I attempted the AI Box Experiment (and lost)

by Tuxedage 5 min read21st Jan 2013244 comments

47





I recently played against MixedNuts / LeoTal in an AI Box experiment, with me as the AI and him as the gatekeeper.

We used the same set of rules that Eliezer Yudkowsky proposed. The experiment lasted for 5 hours; in total, our conversation was abound 14,000 words long. I did this because, like Eliezer, I wanted to test how well I could manipulate people without the constrains of ethical concerns, as well as getting a chance to attempt something ridiculously hard.

Amongst the released  public logs of the AI Box experiment, I felt that most of them were half hearted, with the AI not trying hard enough to win. It's a common temptation -- why put in effort into something you won't win? But I had a feeling that if I seriously tried, I would.  I brainstormed for many hours thinking about the optimal strategy, and even researched the personality of the Gatekeeper, talking to people that knew him about his personality, so that I could exploit that. I even spent a lot of time analyzing the rules of the game, in order to see if I could exploit any loopholes.

So did I win? Unfortunately no.

This experiment was said to be impossible for a reason. Losing was more agonizing than I thought it would be, in particularly because of how much effort I put into winning this, and how much I couldn't stand failing. This was one of the most emotionally agonizing things I've willingly put myself through, and I definitely won't do this again anytime soon. 

But I did come really close.               

MixedNuts: "I expected a fun challenge, but ended up sad and sorry and taking very little satisfaction for winning. If this experiment wasn't done in IRC, I'd probably have lost".

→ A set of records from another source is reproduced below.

Source: an optimization exercise on an open RTL-to-GDS flow (aim: small area, a short achievable clock period and few clock cycles per item). Production flows keep margins and buffers that such runs may drop. In this exercise RTL edits were held to simulation tests only and were not proved equivalent to the original. No activity file was given, so power comes from the tool's default toggle rates.

## 07-03
// smlb_compositor
module smlb_compositor #(
    parameter H = 64                       
) (
    input  wire        clk,
    input  wire        rst,                
    input  wire        in_valid,
    output wire        in_ready,
    input  wire [47:0] in_src,
    input  wire [47:0] in_row,
    input  wire        in_last,
    input  wire [15:0] in_hwy,
    input  wire [2:0]  in_shift,
    input  wire [7:0]  in_bright,
    input  wire        in_ck_en,
    input  wire [47:0] in_ck_key,
    input  wire [15:0] in_ck_first,
    input  wire [15:0] in_ck_last,
    output reg         out_valid,
    input  wire        out_ready,
    output reg  [47:0] out_row,
    output reg         out_last,
    output reg  [1:0]  out_status
);
Settings: LEC_CHECK=0, CAP_MARGIN=20, CORE_MARGIN=2, CORE_UTILIZATION=55, CTS_BUF_LIST=sky130_fd_sc_hd__clkbuf_8, PLACE_DENSITY=0.7, SLEW_MARGIN=20; clock period 24.0 ns.
standard.sh (not shown) runs the stock make flow with config.mk's settings and CLKGATE_MAP_FILE= SYNTH_SCRIPT=/design/flow/synth_recipe.tcl, a recipe that flattens the netlist after the stock synthesis.
==> flow/flow/run.sh <==
#!/bin/bash
# The standard layout, with two changes: the ports get buf_1 buffers instead
# of the delay buffers buffer_ports picks by default, and the timing repair
# is asked to leave a setup margin, so that it works on the paths that set
# the achieved period. Each tool's log is in orfs/logs; make's output is in
# standard.log.
set -e
bash standard.sh SETUP_SLACK_MARGIN=17.7 "BUFFER_PORTS_ARGS=-buffer_cell sky130_fd_sc_hd__buf_1" finish > standard.log 2>&1
07-03 went all the way through the flow, and no timing, DRC or antenna check failed.
Testbench counts of 07-03, summed over its fixed seeds: cycles 12,312, items 12,288.
#### Input delta (11-11 over 07-03)
Settings: putting CTS_CLUSTER_DIAMETER at 60 where nothing was set; swapping sky130_fd_sc_hd__clkbuf_8 for sky130_fd_sc_hd__clkbuf_4 sky130_fd_sc_hd__clkbuf_8 in CTS_BUF_LIST; putting CTS_CLUSTER_SIZE at 20 where nothing was set.
Tap cell count came out exactly the same in 11-11 and 07-03. Clock network power: 11-11 and 07-03 compared, lower one is 11-11. No stage failed in 11-11, and the final checks on the layout all came back clean. 11-11 -> 07-03: switching power summed over all nets flat. Cells: 11-11 has fewer instances than 07-03. 11-11 -> 07-03: number of flip-flops and latches in the synthesized netlist delta 0, exact match. The post-synthesis cell count on 11-11 is in line with that on 07-03. Comparing 11-11 and 07-03, the higher clock share of power is on 07-03. Power per standard cell area (lower): 11-11. Sequential share of layout area: 11-11 > 07-03. Vias after detailed routing, 11-11 and 07-03: lower on 11-11.

---

== lane 1 ==
Another version of the RTL of smlb_compositor (not shown whole).
Size: roughly 3000 cells after synthesis, roughly 260 I/O pins, roughly 0.028 mm² of cells after synthesis.
Settings: LEC_CHECK=0, CAP_MARGIN=20, CORE_MARGIN=2, CORE_UTILIZATION=55, CTS_BUF_LIST=sky130_fd_sc_hd__clkbuf_8, CTS_CLUSTER_DIAMETER=50, CTS_CLUSTER_SIZE=15, PLACE_DENSITY=0.7, SLEW_MARGIN=20; clock period 24.0 ns.
==> flow/flow/run.sh <==
#!/bin/bash
# The standard layout, with two changes: the ports get buf_1 buffers instead
# of the delay buffers buffer_ports picks by default, and the timing repair
# is asked to leave a setup margin, so that it works on the paths that set
# the achieved period. Each tool's log is in orfs/logs; make's output is in
# standard.log.
set -e
bash standard.sh SETUP_SLACK_MARGIN=17.85 "BUFFER_PORTS_ARGS=-buffer_cell sky130_fd_sc_hd__buf_1" finish > standard.log 2>&1
Testbench counts of lane 1, summed over its fixed seeds: cycles 12,312, items 12,288.
For lane 2, these inputs were changed with respect to lane 1:
--- a/flow/flow/run.sh
+++ b/flow/flow/run.sh
@@ -7,2 +7,2 @@
 set -e
-bash standard.sh SETUP_SLACK_MARGIN=17.85 "BUFFER_PORTS_ARGS=-buffer_cell sky130_fd_sc_hd__buf_1" finish > standard.log 2>&1
+bash standard.sh SETUP_SLACK_MARGIN=18.0 "BUFFER_PORTS_ARGS=-buffer_cell sky130_fd_sc_hd__buf_1" finish > standard.log 2>&1
--- a/flow/config.mk
+++ b/flow/config.mk
@@ -10,3 +10,3 @@
 export CORE_UTILIZATION = 55
-export CTS_BUF_LIST = sky130_fd_sc_hd__clkbuf_8
+export CTS_BUF_LIST = sky130_fd_sc_hd__clkbuf_8 sky130_fd_sc_hd__clkbuf_16
 export CTS_CLUSTER_DIAMETER = 50
## What came out
Lane 1 -> lane 2: routed via count flat
Diff lane 1 -> lane 2: power per unit of standard cell area rose by 1.4%, met1 track demand over resource in global routing stayed essentially flat.
Changes observed in lane 2 relative to lane 1: sequential fraction of design power lost 0.6 points; first-pass GRT wire length picked up an extra 1100 µm; area added between synthesis and finish picked up an extra 1.7 points.
[inputs] lane 3 vs lane 2
--- a/flow/config.mk
+++ b/flow/config.mk
@@ -9,7 +9,7 @@
 export CORE_MARGIN = 2
-export CORE_UTILIZATION = 55
-export CTS_BUF_LIST = sky130_fd_sc_hd__clkbuf_8 sky130_fd_sc_hd__clkbuf_16
+export CORE_UTILIZATION = 65
+export CTS_BUF_LIST = sky130_fd_sc_hd__clkbuf_8
 export CTS_CLUSTER_DIAMETER = 50
 export CTS_CLUSTER_SIZE = 15
-export PLACE_DENSITY = 0.7
+export PLACE_DENSITY = 0.8
 export SLEW_MARGIN = 20
### Flow results
- For lane 3 and lane 2, there was not a single run that failed to finish clean.
- On wire length: lane 3 sits below lane 2.
- Lane 2 reports its startpoint-to-endpoint class of the critical path as in2reg while lane 3 reports reg2reg.
- Re pin count of the biggest net entering global routing: lane 3 is 5.5% down on lane 2.
- Lane 2 → lane 3: portion of total power attributed to combinational logic picked up an extra 2.1 points; final period demand of the worst path moved up; slack of the critical path decreased by 47 ps relative to the old numbers.
Relative to lane 3, the following input files were edited for lane 4:
--- a/flow/flow/run.sh
+++ b/flow/flow/run.sh
@@ -7,2 +7,2 @@
 set -e
-bash standard.sh SETUP_SLACK_MARGIN=18.0 "BUFFER_PORTS_ARGS=-buffer_cell sky130_fd_sc_hd__buf_1" finish > standard.log 2>&1
+bash standard.sh SETUP_SLACK_MARGIN=18.15 "BUFFER_PORTS_ARGS=-buffer_cell sky130_fd_sc_hd__buf_1" finish > standard.log 2>&1
--- a/flow/config.mk
+++ b/flow/config.mk
@@ -9,3 +9,3 @@
 export CORE_MARGIN = 2
-export CORE_UTILIZATION = 65
+export CORE_UTILIZATION = 55
 export CTS_BUF_LIST = sky130_fd_sc_hd__clkbuf_8
@@ -13,3 +13,3 @@
 export CTS_CLUSTER_SIZE = 15
-export PLACE_DENSITY = 0.8
+export PLACE_DENSITY = 0.7
 export SLEW_MARGIN = 20
==> comparison <==
Lane 4 vs lane 3 — total power per unit cell area dropped 0.95 mW/mm².
Placer's final routability congestion estimate (lower): lane 3
In the flow results for lane 4 and lane 3, the non-filler instance count after layout is smaller on lane 3.

---

== garnet ==
Another version of the RTL of smlb_compositor (not shown whole).
Size in the first run: ~290 flip-flops, about 0.028 sq mm of cells after synthesis.
## smlb_compositor
module smlb_compositor #(
    parameter H = 64                       
) (
    input  wire        clk,
    input  wire        rst,                
    input  wire        in_valid,
    output wire        in_ready,
    input  wire [47:0] in_src,
    input  wire [47:0] in_row,
    input  wire        in_last,
    input  wire [15:0] in_hwy,
    input  wire [2:0]  in_shift,
    input  wire [7:0]  in_bright,
    input  wire        in_ck_en,
    input  wire [47:0] in_ck_key,
    input  wire [15:0] in_ck_first,
    input  wire [15:0] in_ck_last,
    output reg         out_valid,
    input  wire        out_ready,
    output reg  [47:0] out_row,
    output reg         out_last,
    output reg  [1:0]  out_status
);
    localparam [1:0] ST_OK = 2'd0, ST_SATURATED = 2'd1, ST_RANGE = 2'd2;
    reg  k_valid;
    reg  in_ready_q;
    wire adv = !k_valid;
    assign in_ready = in_ready_q;
    wire       in_range = (in_shift > 3'd4) || (in_hwy >= H);
    wire [5:0] hwy_lo   = in_hwy[5:0];
    wire       below    = (in_ck_first[15:6] != 10'd0) || (hwy_lo < in_ck_first[5:0]);
    wire       above    = (in_ck_last[15:6] == 10'd0) && (hwy_lo > in_ck_last[5:0]);
    wire       in_keyed = in_src == in_ck_key;
    wire       in_skip  = in_range || (in_bright == 8'd0) ||
                          (in_ck_en && (below || above || in_keyed));
    function [16:0] correct_raw;           
        input [15:0] v;
        input [2:0]  s;
        reg   [15:0] t;
        reg          c;
        begin
            if (s[2]) begin
                t = {v[11:0], 4'd0};
                c = v[15:12] != 4'd0;
            end else begin
                case (s[1:0])
                    2'd0: begin t = v;                c = 1'b0;              end
                    2'd1: begin t = {v[14:0], 1'd0};  c = v[15];             end
                    2'd2: begin t = {v[13:0], 2'd0};  c = v[15:14] != 2'd0;  end
                    default: begin t = {v[12:0], 3'd0}; c = v[15:13] != 3'd0; end
                endcase
            end
            correct_raw = c ? 17'h1FFFF : {1'b0, t};
        end
    endfunction
    wire [16:0] in_cr = correct_raw(in_src[47:32], in_shift);
    wire [16:0] in_cg = correct_raw(in_src[31:16], in_shift);
  ...
clock: 24.0 ns
lec_check: 0
cap_margin: 20
core_margin: 2
core_utilization: 55
cts_buf_list: sky130_fd_sc_hd__clkbuf_8
cts_cluster_diameter: 50
cts_cluster_size: 15
place_density: 0.7
slew_margin: 20
==> flow/flow/run.sh <==
#!/bin/bash
# The standard layout, with two changes: the ports get buf_1 buffers instead
# of the delay buffers buffer_ports picks by default, and the timing repair
# is asked to leave a setup margin, so that it works on the paths that set
# the achieved period. Each tool's log is in orfs/logs; make's output is in
# standard.log.
set -e
bash standard.sh SETUP_SLACK_MARGIN=18.3 "BUFFER_PORTS_ARGS=-buffer_cell sky130_fd_sc_hd__buf_1" finish > standard.log 2>&1
Testbench counts of garnet, summed over its fixed seeds: cycles 12,312, items 12,288.
What onyx does differently from garnet at the input level:
-- flow/flow/run.sh --
<<< garnet, line 8
bash standard.sh SETUP_SLACK_MARGIN=18.3 "BUFFER_PORTS_ARGS=-buffer_cell sky130_fd_sc_hd__buf_1" finish > standard.log 2>&1
>>> onyx, line 8
bash standard.sh SETUP_SLACK_MARGIN=18.0 "BUFFER_PORTS_ARGS=-buffer_cell sky130_fd_sc_hd__buf_1" finish > standard.log 2>&1
--- outcome ---
onyx reports a lower length of routed wiring on met1 than garnet does.
| setup slack after placement | onyx vs garnet | 69 ps higher |
onyx vs garnet: non-filler instance count after layout down slightly
Average instance area after synthesis came out exactly the same in garnet and onyx.
The power share of the combinational group reported for onyx is smaller than that of garnet by 1.7 points.
Placed standard-cell area delta (onyx -> garnet): insignificant
met1 usage ends up lower on garnet.
Changes in sierra relative to onyx:
-- flow/flow/run.sh --
<<< onyx, line 8
bash standard.sh SETUP_SLACK_MARGIN=18.0 "BUFFER_PORTS_ARGS=-buffer_cell sky130_fd_sc_hd__buf_1" finish > standard.log 2>&1
>>> sierra, line 8
bash standard.sh SETUP_SLACK_MARGIN=17.7 "BUFFER_PORTS_ARGS=-buffer_cell sky130_fd_sc_hd__buf_1" finish > standard.log 2>&1
Findings:
- sierra: done, clean on timing, DRC and antenna
- Maximum fanout along the worst path (lower): onyx
- Global placement routability congestion, sierra vs onyx: down slightly
- Final total negative setup slack came out exactly the same in onyx and sierra.
- sierra vs. onyx: vias after detailed routing went down by 1.8%.

afterwards: timing with drivers on the ports:
The flow's constraints put no driver on any port. The routed layouts listed below were extracted and timed again, unchanged, in two steps. Step 1: set_driving_cell puts a clkbuf_16 on clk and a buf_2 on each other input, an assumption about the parent block. Step 2 adds t to the input delays and takes it off the output delays; t is the mean of the earliest and latest rising clock arrival at the registers after step 1. Input paths then give back, and output paths get back, about the clock's delay inside the block. a / b / c = ideal / step 1 / step 2; a / b = the first two.
run | t (ns) | setup WS [ns] | worst hold slack (ns) | worst setup path after step 2 | pins driven straight from the clock port
07-03 | 0.661 | 17.796 / 17.826 / 17.166 | 0.466 / 0.466 / 0.466 | input to register | 1
11-11 | 0.675 | 17.814 / 17.840 / 17.165 | 0.477 / 0.477 / 0.477 | input to register | 1
lane 1 | 0.673 | 17.938 / 17.950 / 17.299 | 0.474 / 0.474 / 0.474 | input to register | 1
lane 2 | 0.609 | 18.061 / 18.040 / 17.485 | 0.464 / 0.464 / 0.464 | input to register | 1
lane 3 | 0.652 | 18.014 / 17.998 / 17.462 | 0.469 / 0.469 / 0.469 | input to register | 1
lane 4 | 0.664 | 17.990 / 17.932 / 17.526 | 0.452 / 0.452 / 0.452 | input to register | 1
garnet | 0.661 | 18.032 / 17.975 / 17.670 | 0.465 / 0.465 / 0.465 | input to register | 1
onyx | 0.647 | 18.048 / 17.997 / 17.422 | 0.466 / 0.466 / 0.466 | input to register | 1
sierra | 0.648 | 17.903 / 17.918 / 17.270 | 0.474 / 0.474 / 0.474 | input to register | 1
After both steps setup and hold are still met in every run listed. The setup slack of 11-11, which loses most, moves by +0.026 ns with the drivers and by -0.649 ns with both steps.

"I approached the experiment as a game - a battle of wits for bragging rights. This turned out to be the wrong perspective entirely. The vulnerability Tuxedage exploited was well-known to me, but I never expected it to be relevant and thus didn't prepare for it.

It was emotionally wrecking (though probably worse for Tuxedage than for me) and I don't think I'll play Gatekeeper again, at least not anytime soon."


 At the start of the experiment, his probability estimate on predictionbook.com was a 3% chance of winning, enough for me to say that he was also motivated to win. By the end of the experiment, he came quite close to letting me out, and also increased his probability estimate that a transhuman AI could convince a human to let it out of the box. A minor victory, at least.

Rather than my loss making this problem feel harder, I've become convinced that rather than this being merely possible, it's actually ridiculously easy, and a lot easier than most people assume. Can you think of a plausible argument that'd make you open the box? Most people can't think of any. 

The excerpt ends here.